If we size the system using something we are able to count in early development, such as “requirements” we must find that the definition of the unit is uncertain. It seems we can have a good count or a good definition, but not both. But why do I assert that if the count is good, the definition must be poor, and if the definition is good, the count must be poor?
The answer is simple. In the system and environment at the point of early system sizing there is a certain amount of uncertainty. The product of the (uncertainty-in-count * uncertainty-in-definition) must always equal this uncertainty. That is, we cannot reduce uncertainty in a system by counting differently any more than we will change the actual temperature of a body by switching the temperature scale from Fahrenheit to Celsius.
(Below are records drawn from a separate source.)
--- src/rtl/div_seq_32_add.sv ---
// 32-bit carry-lookahead adder (4-bit lookahead groups, group carries chained).
// No carry-in; negation is done by callers as (~x) + 1.
//   a_i, b_i : operands
//   rc_o     : sum
//   c_out_o  : carry out of bit 31
module div_seq_32_add
  import div_seq_32_pkg::*;
(
  input  logic [DATA_W-1:0] a_i,
  input  logic [DATA_W-1:0] b_i,
  output logic [DATA_W-1:0] rc_o,
  output logic              c_out_o
);

  localparam int unsigned GROUPS = DATA_W / 4;

  logic [DATA_W-1:0] g;
  logic [DATA_W-1:0] p;
  logic [DATA_W-1:0] c;
  logic [GROUPS:0]   gc;

  // Per-group lookahead; gc[k] is the carry into group k
  always_comb begin
    g  = a_i & b_i;
    p  = a_i ^ b_i;
    c  = '0;
    gc = '0;
    for (int k = 0; k < int'(GROUPS); k++) begin
      c[4*k]   = gc[k];
      c[4*k+1] = g[4*k] | (p[4*k] & gc[k]);
      c[4*k+2] = g[4*k+1] | (p[4*k+1] & g[4*k]) | (p[4*k+1] & p[4*k] & gc[k]);
      c[4*k+3] = g[4*k+2] | (p[4*k+2] & g[4*k+1]) | (p[4*k+2] & p[4*k+1] & g[4*k])
               | (p[4*k+2] & p[4*k+1] & p[4*k] & gc[k]);
      gc[k+1]  = g[4*k+3] | (p[4*k+3] & g[4*k+2]) | (p[4*k+3] & p[4*k+2] & g[4*k+1])
               | (p[4*k+3] & p[4*k+2] & p[4*k+1] & g[4*k])
               | (p[4*k+3] & p[4*k+2] & p[4*k+1] & p[4*k] & gc[k]);
    end
    rc_o    = p ^ c;
    c_out_o = gc[GROUPS];
  end

endmodule

--- src/rtl/div_seq_32.sv ---
// Multi-cycle signed/unsigned 32-bit divider (DIV/DIVU) built around one
// shared adder. Restoring division, one quotient bit per cycle, with
// magnitude conversion before and sign fix-up after the iterations.
//   clock, reset_n          : clock, async active-low reset
//   start, is_signed        : launch request and signedness (sampled when idle)
//   dividend, divisor       : operands (sampled with start)
//   busy                    : operation in flight
//   done                    : one-cycle completion pulse
//   div_by_zero             : divisor was zero (held with results)
//   quotient, remainder     : LO / HI results, held until the next completion
module div_seq_32
  import div_seq_32_pkg::*;
(
  input  logic              clock,
  input  logic              reset_n,
  input  logic              start,
  input  logic              is_signed,
  input  logic [DATA_W-1:0] dividend,
  input  logic [DATA_W-1:0] divisor,
  output logic              busy,
  output logic              done,
  output logic              div_by_zero,
  output logic [DATA_W-1:0] quotient,
  output logic [DATA_W-1:0] remainder
);

  state_e            state_q, state_d;
  logic [DATA_W-1:0] a_q, a_d;       // |dividend|, then shifts into the quotient
  logic [DATA_W-1:0] b_q, b_d;       // divisor as sampled
  logic [DATA_W-1:0] dvd_q, dvd_d;   // original dividend for the div-by-zero remainder
  logic [DATA_W-1:0] nd_q, nd_d;     // -|divisor|
  logic [DATA_W-1:0] r_q, r_d;       // partial remainder
  logic [CNT_W-1:0]  count_q, count_d;
  logic              sgn_q, sgn_d;
  logic              sq_q, sq_d;
  logic              sr_q, sr_d;
  logic              busy_q, busy_d;
  logic              done_q, done_d;
  div_res_t          res_q, res_d;

  logic [DATA_W-1:0] add_a_c, add_b_c, add_rc_c;
  logic              add_co_c;
  logic [DATA_W-1:0] iter_s_c;

  div_seq_32_add u_add (
    .a_i     (add_a_c),
    .b_i     (add_b_c),
    .rc_o    (add_rc_c),
    .c_out_o (add_co_c)
  );

  // Shifted remainder with the next dividend bit appended
  assign iter_s_c = {r_q[DATA_W-2:0], a_q[DATA_W-1]};

  // State and datapath registers
  always_ff @(posedge clock or negedge reset_n) begin
    if (!reset_n) begin
      state_q <= ST_IDLE;
      a_q     <= '0;
      b_q     <= '0;
      dvd_q   <= '0;
      nd_q    <= '0;
      r_q     <= '0;
      count_q <= '0;
      sgn_q   <= 1'b0;
      sq_q    <= 1'b0;
      sr_q    <= 1'b0;
      busy_q  <= 1'b0;
      done_q  <= 1'b0;
      res_q   <= '0;
    end else begin
      state_q <= state_d;
      a_q     <= a_d;
      b_q     <= b_d;
      dvd_q   <= dvd_d;
      nd_q    <= nd_d;
      r_q     <= r_d;
      count_q <= count_d;
      sgn_q   <= sgn_d;
      sq_q    <= sq_d;
      sr_q    <= sr_d;
      busy_q  <= busy_d;
      done_q  <= done_d;
      res_q   <= res_d;
    end
  end

  // Next-state, adder steering and datapath updates
  always_comb begin
    state_d = state_q;
    a_d     = a_q;
    b_d     = b_q;
    dvd_d   = dvd_q;
    nd_d    = nd_q;
    r_d     = r_q;
    count_d = count_q;
    sgn_d   = sgn_q;
    sq_d    = sq_q;
    sr_d    = sr_q;
    busy_d  = busy_q;
    done_d  = 1'b0;
    res_d   = res_q;
    add_a_c = '0;
    add_b_c = '0;

    case (state_q)
      // DONE accepts a new start exactly like IDLE
      ST_IDLE, ST_DONE: begin
        busy_d  = 1'b0;
        state_d = ST_IDLE;
        if (start) begin
          state_d = ST_ABS_A;
          busy_d  = 1'b1;
          a_d     = dividend;
          dvd_d   = dividend;
          b_d     = divisor;
          sgn_d   = is_signed;
          r_d     = '0;
          count_d = '0;
        end
      end

      ST_ABS_A: begin
        add_a_c = ~a_q;
        add_b_c = DATA_W'(1);
        if (sgn_q && a_q[DATA_W-1]) a_d = add_rc_c;
        sq_d    = sgn_q & (a_q[DATA_W-1] ^ b_q[DATA_W-1]);
        sr_d    = sgn_q & a_q[DATA_W-1];
        state_d = ST_ABS_B;
      end

      ST_ABS_B: begin
        add_a_c = ~b_q;
        add_b_c = DATA_W'(1);
        nd_d    = (sgn_q && b_q[DATA_W-1]) ? b_q : add_rc_c;
        if (b_q == '0) begin
          res_d.quot = DIV0_QUOT;
          res_d.rem  = dvd_q;
          res_d.dbz  = 1'b1;
          done_d     = 1'b1;
          busy_d     = 1'b0;
          state_d    = ST_DONE;
        end else begin
          state_d = ST_ITER;
        end
      end

      // Trial subtract: carry out means S >= |divisor|
      ST_ITER: begin
        add_a_c = iter_s_c;
        add_b_c = nd_q;
        if (add_co_c) begin
          r_d = add_rc_c;
          a_d = {a_q[DATA_W-2:0], 1'b1};
        end else begin
          r_d = iter_s_c;
          a_d = {a_q[DATA_W-2:0], 1'b0};
        end
        if (count_q == CNT_W'(ITERS - 1)) begin
          count_d = '0;
          state_d = ST_FIX_Q;
        end else begin
          count_d = count_q + CNT_W'(1);
        end
      end

      ST_FIX_Q: begin
        add_a_c = ~a_q;
        add_b_c = DATA_W'(1);
        if (sq_q) a_d = add_rc_c;
        state_d = ST_FIX_R;
      end

      // Remainder fix and result capture happen together on entry to DONE
      ST_FIX_R: begin
        add_a_c    = ~r_q;
        add_b_c    = DATA_W'(1);
        if (sr_q) r_d = add_rc_c;
        res_d.quot = a_q;
        res_d.rem  = sr_q ? add_rc_c : r_q;
        res_d.dbz  = 1'b0;
        done_d     = 1'b1;
        busy_d     = 1'b0;
        state_d    = ST_DONE;
      end

      default: begin
        state_d = ST_IDLE;
        busy_d  = 1'b0;
      end
    endcase
  end

  assign busy        = busy_q;
  assign done        = done_q;
  assign div_by_zero = res_q.dbz;
  assign quotient    = res_q.quot;
  assign remainder   = res_q.rem;

endmodule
We cannot reduce uncertainty in a system by counting differently any more than we will change the actual temperature of a body by switching the temperature scale from Fahrenheit to Celsius.
The Conservation of Uncertainty
We could call this principle the “Conservation of Uncertainty.” The combination of metric count uncertainty and metric meaning uncertainty will always be the same as the intrinsic uncertainty of the thing being measured. Uncertainty is like thermodynamic entropy1—it cannot be reduced except through the application of energy. Ultimately, the only thing that will reduce the uncertainty present in a system development activity is to engage in the activity of system development. This means identifying the things that are not known about the system and the values of these things. These are the system variables and the values of these variables. Merely counting using a different metric will not do this by itself.
There are metric methods that have been used very effectively for many years, under certain circumstances. An example of these is “Function Points” (FP). The IFPUG Function Points standard (ISO/IEC 20926:2003), essentially counts the input, output, and storage aspects of a proposed system to derive a total system size in the unit of FP. If the conservation of uncertainty holds, why would this approach be any better than LOC or requirements or use cases? The answer lies in the work done to render the system specification into a form that is countable by FP. Anyone who uses FP metrics must parse the system specification or similar source document looking for evidence of discrete entities, inputs, outputs, inquiries, and systems interfaces. Then they must deduce the possible effects of a variety of “environmental factors.” In doing this work, which can be substantial, the counters inevitably find themselves having to resolve some of the uncertainty present in the specification. It is this effort that does the work, reduces the uncertainty, and results in a “better” size, not the counting and not the metric. As a unit, FP tend to fall somewhere between LOC and requirements in definition, so a FP count tends to be somewhat more ambiguous or variable than a requirements count, but much less than an attempt to estimate a LOC count early in a project.
The conservation of uncertainty means that this will be true of any metric we can devise to size a system. It seems that in system sizing, whatever we might gain on the unit-counting swings, we are doomed to lose on the unit-meaning merry-go-round.